<<<<

===== src/rtl/core/cap_pkg.sv =====
`default_nettype none
// ----------------------------------------------------------------------------
// cap_pkg
// Types and codes shared by the command frame parser modules.
// ----------------------------------------------------------------------------
package cap_pkg;

    localparam int BYTE_W  = 8;
    localparam int ERR_W   = 3;
    localparam int LC_W    = 16;
    localparam int LE_W    = 17;
    localparam int TDATA_W = 80;

    // error codes reported on the closing beat of a frame
    localparam logic [ERR_W-1:0] ERR_NONE         = 3'd0;
    localparam logic [ERR_W-1:0] ERR_SHORT_HEADER = 3'd1;
    localparam logic [ERR_W-1:0] ERR_TRUNC_LENGTH = 3'd2;
    localparam logic [ERR_W-1:0] ERR_TRUNC_DATA   = 3'd3;
    localparam logic [ERR_W-1:0] ERR_LENGTH_WIDE  = 3'd4;
    localparam logic [ERR_W-1:0] ERR_LE_WIDE      = 3'd5;

    localparam logic [BYTE_W-1:0] EXT_LEN_FLAG = 8'h80;
    localparam logic [LE_W-1:0]   LE_SHORT_MAX = 17'd256;

    typedef struct packed {
        logic [BYTE_W-1:0] in_byte;
        logic              last;
    } cap_beat_t;

    typedef struct packed {
        logic              data_valid;
        logic [BYTE_W-1:0] data_byte;
        logic              done_res;
        logic [ERR_W-1:0]  error_code;
        logic [BYTE_W-1:0] cla;
        logic [BYTE_W-1:0] ins;
        logic [BYTE_W-1:0] p1;
        logic [BYTE_W-1:0] p2;
        logic [LC_W-1:0]   lc;
        logic [LE_W-1:0]   le;
    } cap_result_t;

endpackage
`default_nettype wire


===== src/rtl/core/cap_in_stage.sv =====
`default_nettype none
// ----------------------------------------------------------------------------
// cap_in_stage
// Input register: holds one incoming beat until the parser consumes it.
// ----------------------------------------------------------------------------
module cap_in_stage
(
    input  wire logic              clk,
    input  wire logic              rst_n,
    input  wire logic              in_valid,
    output logic                   in_ready,
    input  wire cap_pkg::cap_beat_t in_beat,
    input  wire logic              consume,
    output logic                   beat_valid,
    output cap_pkg::cap_beat_t     beat
);
    import cap_pkg::*;

    logic      valid_reg;
    cap_beat_t beat_reg;
    logic      take;

    // a beat may enter in the same cycle the held one is consumed
    assign in_ready   = !valid_reg || consume;
    assign take       = in_valid && in_ready;
    assign beat_valid = valid_reg;
    assign beat       = beat_reg;

    always_ff @(posedge clk or negedge rst_n)
    begin
        if (!rst_n)
        begin
            valid_reg <= 1'b0;
        end
        else if (take)
        begin
            valid_reg <= 1'b1;
        end
        else if (consume)
        begin
            valid_reg <= 1'b0;
        end
    end

    always_ff @(posedge clk)
    begin
        if (take)
        begin
            beat_reg <= in_beat;
        end
    end

endmodule
`default_nettype wire


===== src/rtl/core/cap_frame_fsm.sv =====
`default_nettype none
// ----------------------------------------------------------------------------
// cap_frame_fsm
// Frame state and the per-byte parse step: header, length, body and Le.
// ----------------------------------------------------------------------------
module cap_frame_fsm
#(
    parameter int MAX_LENGTH_BYTES = 2,
    parameter int MAX_EXPECT_BYTES = 2
)
(
    input  wire logic                clk,
    input  wire logic                rst_n,
    input  wire logic                step,
    input  wire cap_pkg::cap_beat_t  beat,
    output logic                     produce,
    output cap_pkg::cap_result_t     result
);
    import cap_pkg::*;

    localparam int LEFT_W = $clog2(MAX_LENGTH_BYTES + 1);
    localparam int SEEN_W = $clog2(MAX_EXPECT_BYTES + 1);

    typedef enum logic [2:0] {
        PH_HEADER,
        PH_LENGTH,
        PH_EXTLEN,
        PH_DATA,
        PH_EXPECT,
        PH_SKIP
    } phase_t;

    phase_t              phase_reg, phase_next;
    logic [LC_W-1:0]     count_reg, count_next;
    logic [BYTE_W-1:0]   hdr_reg [4];
    logic [BYTE_W-1:0]   hdr_next [4];
    logic [BYTE_W-1:0]   hdr_upd [4];
    logic [LC_W-1:0]     len_reg, len_next;
    logic [LEFT_W-1:0]   left_reg, left_next;
    logic [LC_W-1:0]     exp_reg, exp_next;
    logic [SEEN_W-1:0]   seen_reg, seen_next;
    logic [ERR_W-1:0]    perr_reg, perr_next;

    logic                dv;
    logic                done;
    logic [ERR_W-1:0]    err;
    logic [LC_W-1:0]     lc_val;
    logic [LE_W-1:0]     le_val;
    logic                do_finish;
    logic                do_raise;
    logic [ERR_W-1:0]    raise_code;
    logic [LC_W-1:0]     len_val;
    logic [LC_W-1:0]     exp_val;
    logic [LC_W-1:0]     count_inc;
    logic [LEFT_W-1:0]   left_dec;
    logic [6:0]          ext_count;

    always_comb
    begin
        phase_next = phase_reg;
        count_next = count_reg;
        hdr_upd    = hdr_reg;
        len_next   = len_reg;
        left_next  = left_reg;
        exp_next   = exp_reg;
        seen_next  = seen_reg;
        perr_next  = perr_reg;
        dv         = 1'b0;
        done       = 1'b0;
        err        = ERR_NONE;
        lc_val     = '0;
        le_val     = '0;
        do_finish  = 1'b0;
        do_raise   = 1'b0;
        raise_code = ERR_NONE;
        len_val    = len_reg;
        exp_val    = exp_reg;
        count_inc  = count_reg + LC_W'(1);
        left_dec   = '0;
        ext_count  = beat.in_byte[6:0];

        unique case (phase_reg)
            PH_HEADER:
            begin
                hdr_upd[count_reg[1:0]] = beat.in_byte;
                if (count_reg[1:0] == 2'd3)
                begin
                    count_next = '0;
                    phase_next = PH_LENGTH;
                    done       = beat.last;
                end
                else
                begin
                    count_next = count_inc;
                    if (beat.last)
                    begin
                        done = 1'b1;
                        err  = ERR_SHORT_HEADER;
                    end
                end
            end
            PH_LENGTH:
            begin
                if ((beat.in_byte & EXT_LEN_FLAG) != '0)
                begin
                    len_val  = '0;
                    len_next = '0;
                    if (ext_count > 7'(MAX_LENGTH_BYTES))
                    begin
                        do_raise   = 1'b1;
                        raise_code = ERR_LENGTH_WIDE;
                    end
                    else if (ext_count == 7'd0)
                    begin
                        do_finish = 1'b1;
                    end
                    else
                    begin
                        left_next = ext_count[LEFT_W-1:0];
                        if (beat.last)
                        begin
                            done = 1'b1;
                            err  = ERR_TRUNC_LENGTH;
                        end
                        else
                        begin
                            phase_next = PH_EXTLEN;
                        end
                    end
                end
                else
                begin
                    len_val   = {8'd0, beat.in_byte};
                    len_next  = len_val;
                    do_finish = 1'b1;
                end
            end
            PH_EXTLEN:
            begin
                // another byte would not fit the 16-bit length
                if (len_reg[15:8] != '0)
                begin
                    do_raise   = 1'b1;
                    raise_code = ERR_LENGTH_WIDE;
                end
                else
                begin
                    len_val   = {len_reg[7:0], beat.in_byte};
                    len_next  = len_val;
                    left_dec  = (left_reg != '0) ? left_reg - LEFT_W'(1) : '0;
                    left_next = left_dec;
                    if (left_dec == '0)
                    begin
                        do_finish = 1'b1;
                    end
                    else if (beat.last)
                    begin
                        done = 1'b1;
                        err  = ERR_TRUNC_LENGTH;
                    end
                end
            end
            PH_DATA:
            begin
                dv         = 1'b1;
                count_next = count_inc;
                if (count_inc >= len_reg)
                begin
                    if (beat.last)
                    begin
                        done   = 1'b1;
                        lc_val = len_reg;
                    end
                    else
                    begin
                        exp_next   = '0;
                        seen_next  = '0;
                        phase_next = PH_EXPECT;
                    end
                end
                else if (beat.last)
                begin
                    done = 1'b1;
                    err  = ERR_TRUNC_DATA;
                end
            end
            PH_EXPECT:
            begin
                if (seen_reg == SEEN_W'(MAX_EXPECT_BYTES) ||
                    (seen_reg != '0 && exp_reg[15:8] != '0))
                begin
                    do_raise   = 1'b1;
                    raise_code = ERR_LE_WIDE;
                end
                else
                begin
                    exp_val   = (seen_reg != '0) ? {exp_reg[7:0], beat.in_byte}
                                                 : {8'd0, beat.in_byte};
                    exp_next  = exp_val;
                    seen_next = seen_reg + SEEN_W'(1);
                    if (beat.last)
                    begin
                        done   = 1'b1;
                        lc_val = len_reg;
                        // a single zero byte asks for the short maximum
                        le_val = (seen_reg == '0 && exp_val == '0) ? LE_SHORT_MAX
                                                                  : {1'b0, exp_val};
                    end
                end
            end
            PH_SKIP:
            begin
                if (beat.last)
                begin
                    done = 1'b1;
                    err  = perr_reg;
                end
            end
            default:
            begin
                phase_next = PH_HEADER;
            end
        endcase

        if (do_finish)
        begin
            if (beat.last)
            begin
                done   = 1'b1;
                le_val = {1'b0, len_val};
            end
            else
            begin
                count_next = '0;
                exp_next   = '0;
                seen_next  = '0;
                phase_next = (len_val != '0) ? PH_DATA : PH_EXPECT;
            end
        end

        if (do_raise)
        begin
            if (beat.last)
            begin
                done = 1'b1;
                err  = raise_code;
            end
            else
            begin
                perr_next  = raise_code;
                phase_next = PH_SKIP;
            end
        end

        hdr_next = hdr_upd;

        // close the frame: clear everything for the next one
        if (done)
        begin
            phase_next = PH_HEADER;
            count_next = '0;
            hdr_next   = '{default: '0};
            len_next   = '0;
            left_next  = '0;
            exp_next   = '0;
            seen_next  = '0;
            perr_next  = ERR_NONE;
        end
    end

    always_comb
    begin
        produce           = dv || done;
        result.data_valid = dv;
        result.data_byte  = dv ? beat.in_byte : '0;
        result.done_res   = done;
        result.error_code = done ? err : ERR_NONE;
        result.cla        = done ? hdr_upd[0] : '0;
        result.ins        = done ? hdr_upd[1] : '0;
        result.p1         = done ? hdr_upd[2] : '0;
        result.p2         = done ? hdr_upd[3] : '0;
        result.lc         = (done && err == ERR_NONE) ? lc_val : '0;
        result.le         = (done && err == ERR_NONE) ? le_val : '0;
    end

    always_ff @(posedge clk or negedge rst_n)
    begin
        if (!rst_n)
        begin
            phase_reg <= PH_HEADER;
            count_reg <= '0;
            hdr_reg   <= '{default: '0};
            len_reg   <= '0;
            left_reg  <= '0;
            exp_reg   <= '0;
            seen_reg  <= '0;
            perr_reg  <= ERR_NONE;
        end
        else if (step)
        begin
            phase_reg <= phase_next;
            count_reg <= count_next;
            hdr_reg   <= hdr_next;
            len_reg   <= len_next;
            left_reg  <= left_next;
            exp_reg   <= exp_next;
            seen_reg  <= seen_next;
            perr_reg  <= perr_next;
        end
    end

endmodule
`default_nettype wire


===== src/rtl/core/cap_out_stage.sv =====
`default_nettype none
// ----------------------------------------------------------------------------
// cap_out_stage
// Result register: holds one result beat until the sink takes it.
// ----------------------------------------------------------------------------
module cap_out_stage
(
    input  wire logic                 clk,
    input  wire logic                 rst_n,
    input  wire logic                 load,
    input  wire cap_pkg::cap_result_t result,
    output logic                      space,
    output logic                      out_valid,
    input  wire logic                 out_ready,
    output cap_pkg::cap_result_t      out_result
);
    import cap_pkg::*;

    logic        valid_reg;
    cap_result_t result_reg;

    assign space      = !valid_reg || out_ready;
    assign out_valid  = valid_reg;
    assign out_result = result_reg;

    always_ff @(posedge clk or negedge rst_n)
    begin
        if (!rst_n)
        begin
            valid_reg <= 1'b0;
        end
        else if (load)
        begin
            valid_reg <= 1'b1;
        end
        else if (out_ready)
        begin
            valid_reg <= 1'b0;
        end
    end

    always_ff @(posedge clk)
    begin
        if (load)
        begin
            result_reg <= result;
        end
    end

endmodule
`default_nettype wire


===== src/rtl/core/command_apdu_parser_unit.sv =====
`default_nettype none
// ----------------------------------------------------------------------------
// command_apdu_parser_unit
// Smart-card command frame parser: header, Lc, body pass-through and Le.
// ----------------------------------------------------------------------------
//  channel | dir | tdata                          | tuser      | tlast
//  s_axis  | in  | frame byte                     | -          | last byte
//  m_axis  | out | body byte, error, header, Lc/Le| data_valid | frame done
//
//  One byte per cycle sustained while m_axis takes results; a taken beat waits
//  in the input register, and its result then loads into the result register.
//  Bytes that give no result (header, length, Le) need no result slot.
//  rst_n clears the frame state; the next beat starts a fresh header.
//  A stalled m_axis holds the result; s_axis stalls only when a held beat
//  needs the result slot.
// ----------------------------------------------------------------------------
module command_apdu_parser_unit
#(
    parameter int MAX_LENGTH_BYTES = 2,
    parameter int MAX_EXPECT_BYTES = 2
)
(
    input  wire logic        clk,
    input  wire logic        rst_n,
    input  wire logic        s_axis_tvalid,
    output logic             s_axis_tready,
    input  wire logic [7:0]  s_axis_tdata,   // [7:0] in_byte
    input  wire logic        s_axis_tlast,   // last
    output logic             m_axis_tvalid,
    input  wire logic        m_axis_tready,
    output logic [cap_pkg::TDATA_W-1:0] m_axis_tdata, // data_byte, error_code, cla, ins,
                                                      // p1, p2, lc, le
    output logic             m_axis_tuser,   // data_valid
    output logic             m_axis_tlast    // done_res
);
    import cap_pkg::*;

    cap_beat_t   in_beat;
    cap_beat_t   beat;
    logic        beat_valid;
    logic        consume;
    logic        produce;
    logic        space;
    cap_result_t result;
    cap_result_t out_result;

    assign in_beat.in_byte = s_axis_tdata;
    assign in_beat.last    = s_axis_tlast;

    // advance a held beat when its result, if any, has somewhere to go
    assign consume = beat_valid && (!produce || space);

    cap_in_stage u_in
    (
        .clk        (clk),
        .rst_n      (rst_n),
        .in_valid   (s_axis_tvalid),
        .in_ready   (s_axis_tready),
        .in_beat    (in_beat),
        .consume    (consume),
        .beat_valid (beat_valid),
        .beat       (beat)
    );

    cap_frame_fsm
    #(
        .MAX_LENGTH_BYTES (MAX_LENGTH_BYTES),
        .MAX_EXPECT_BYTES (MAX_EXPECT_BYTES)
    )
    u_fsm
    (
        .clk     (clk),
        .rst_n   (rst_n),
        .step    (consume),
        .beat    (beat),
        .produce (produce),
        .result  (result)
    );

    cap_out_stage u_out
    (
        .clk        (clk),
        .rst_n      (rst_n),
        .load       (consume && produce),
        .result     (result),
        .space      (space),
        .out_valid  (m_axis_tvalid),
        .out_ready  (m_axis_tready),
        .out_result (out_result)
    );

    assign m_axis_tdata = {4'd0,
                           out_result.le,
                           out_result.lc,
                           out_result.p2,
                           out_result.p1,
                           out_result.ins,
                           out_result.cla,
                           out_result.error_code,
                           out_result.data_byte};
    assign m_axis_tuser = out_result.data_valid;
    assign m_axis_tlast = out_result.done_res;

endmodule
`default_nettype wire
--- config.mk ---
export PLATFORM = sky130hd
export DESIGN_NAME = circular_restricted_deque_core
export DESIGN_NICKNAME = d
export VERILOG_FILES = /design/src/rtl/cdq_pkg.sv /design/src/rtl/cdq_cell.sv /design/src/rtl/circular_restricted_deque_core.sv
export SDC_FILE = /design/constraint.sdc
export NUM_CORES = 1
export LEC_CHECK = 0
export ABC_AREA = 1
export BUFFER_PORTS_ARGS = -buffer_cell sky130_fd_sc_hd__buf_2
export CAP_MARGIN = 20
export CORE_ASPECT_RATIO = 2
export CORE_UTILIZATION = 35
export DETAILED_ROUTE_END_ITERATION = 8
export GPL_TIMING_DRIVEN = 0
export PLACE_DENSITY = 0.62
export RECOVER_POWER = 50
export SETUP_SLACK_MARGIN = 0.1
export SKIP_CTS_REPAIR_TIMING = 1
export SLEW_MARGIN = 20
export SYNTH_ARGS = -nofsm -noshare
export SYNTH_HDL_FRONTEND = slang
export SYNTH_HIERARCHICAL = 1
export SYNTH_SLANG_ARGS = --single-unit
--- constraint.sdc ---
create_clock -name clk -period 9 [get_ports clk]
set_clock_uncertainty 0.05 [all_clocks]
set_input_delay 0.9 -clock clk [delete_from_list [all_inputs] [get_ports clk]]
set_output_delay 0.9 -clock clk [all_outputs]
set_load 0.1 [all_outputs]
$ cat src/hw/rtl/urlpd_pkg.sv
package urlpd_pkg;

    typedef enum logic [2:0] {
        ESC_IDLE = 3'b001,
        ESC_HIGH = 3'b010,
        ESC_LOW  = 3'b100
    } esc_t;

    typedef enum logic [1:0] {
        ERR_NONE     = 2'd0,
        ERR_ENCODING = 2'd1,
        ERR_PATH     = 2'd2
    } err_t;

    localparam logic [7:0] CH_PERCENT = 8'h25;
    localparam logic [7:0] CH_PLUS    = 8'h2B;
    localparam logic [7:0] CH_SPACE   = 8'h20;
    localparam logic [7:0] CH_SLASH   = 8'h2F;
    localparam logic [7:0] CH_DOT     = 8'h2E;

    typedef struct packed {
        logic [7:0] in_byte;
        logic       last_byte;
    } in_t;

    typedef struct packed {
        logic       has_byte;
        logic [7:0] out_byte;
        logic       done_res;
        logic [1:0] status;
    } out_t;

    typedef struct packed {
        esc_t       escape_phase;
        logic [3:0] high_nibble;
        logic       prev_was_dot;
        logic       emitted_any;
        err_t       error_code;
    } scan_t;

    localparam scan_t SCAN_RESET = '{
        escape_phase: ESC_IDLE,
        high_nibble:  4'd0,
        prev_was_dot: 1'b0,
        emitted_any:  1'b0,
        error_code:   ERR_NONE
    };

    // bit 4 set when c is not a hex digit, else bits 3:0 hold its value
    function automatic logic [4:0] hex_digit(input logic [7:0] c);
        logic [4:0] r;
        r = 5'h10;
        if (c >= 8'h30 && c <= 8'h39) begin
            r = {1'b0, 4'(c - 8'h30)};
        end else if (c >= 8'h41 && c <= 8'h46) begin
            r = {1'b0, 4'(c - 8'h41 + 8'd10)};
        end else if (c >= 8'h61 && c <= 8'h66) begin
            r = {1'b0, 4'(c - 8'h61 + 8'd10)};
        end
        return r;
    endfunction

endpackage
[src/assert_macros.svh]
// Concurrent assertion wrappers used by the RTL.
`ifndef ASSERT_MACROS_SVH
`define ASSERT_MACROS_SVH

`ifndef SYNTHESIS

`define ASSERT_AR(lbl, clk_s, rstn_s, prop) \
    lbl: assert property (@(posedge clk_s) disable iff (!rstn_s) prop) \
        else $error("assertion failed");

`define ASSERT_ALWAYS(lbl, clk_s, prop) \
    lbl: assert property (@(posedge clk_s) prop) \
        else $error("assertion failed");

`else

`define ASSERT_AR(lbl, clk_s, rstn_s, prop)

`define ASSERT_ALWAYS(lbl, clk_s, prop)

`endif

`endif

[src/spq_pkg.sv]
package spq_pkg;

    typedef struct packed {
        logic [15:0] run_time;
        logic [7:0]  prio_level;
        logic [15:0] task_id;
    } entry_t;

    typedef enum logic [1:0] {
        ST_INSERTED = 2'd0,
        ST_FULL     = 2'd1,
        ST_REMOVED  = 2'd2,
        ST_EMPTY    = 2'd3
    } status_t;

    localparam logic REQ_INSERT = 1'b0;
    localparam logic REQ_REMOVE = 1'b1;

    typedef struct packed {
        logic ins;
        logic rem;
    } cell_cmd_t;

    typedef struct packed {
        entry_t ent;
        logic   valid;
        logic   keep;
    } cell_link_t;

endpackage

>>>>

BRIEF >>
Where the listing above has a line with "result_reg <= result;", start there, and output every line exactly through the line with "the result register.", which is also included.

SOLUTION TO THE EXERCISE >>
            result_reg <= result;
        end
    end

endmodule
`default_nettype wire


===== src/rtl/core/command_apdu_parser_unit.sv =====
`default_nettype none
// ----------------------------------------------------------------------------
// command_apdu_parser_unit
// Smart-card command frame parser: header, Lc, body pass-through and Le.
// ----------------------------------------------------------------------------
//  channel | dir | tdata                          | tuser      | tlast
//  s_axis  | in  | frame byte                     | -          | last byte
//  m_axis  | out | body byte, error, header, Lc/Le| data_valid | frame done
//
//  One byte per cycle sustained while m_axis takes results; a taken beat waits
//  in the input register, and its result then loads into the result register.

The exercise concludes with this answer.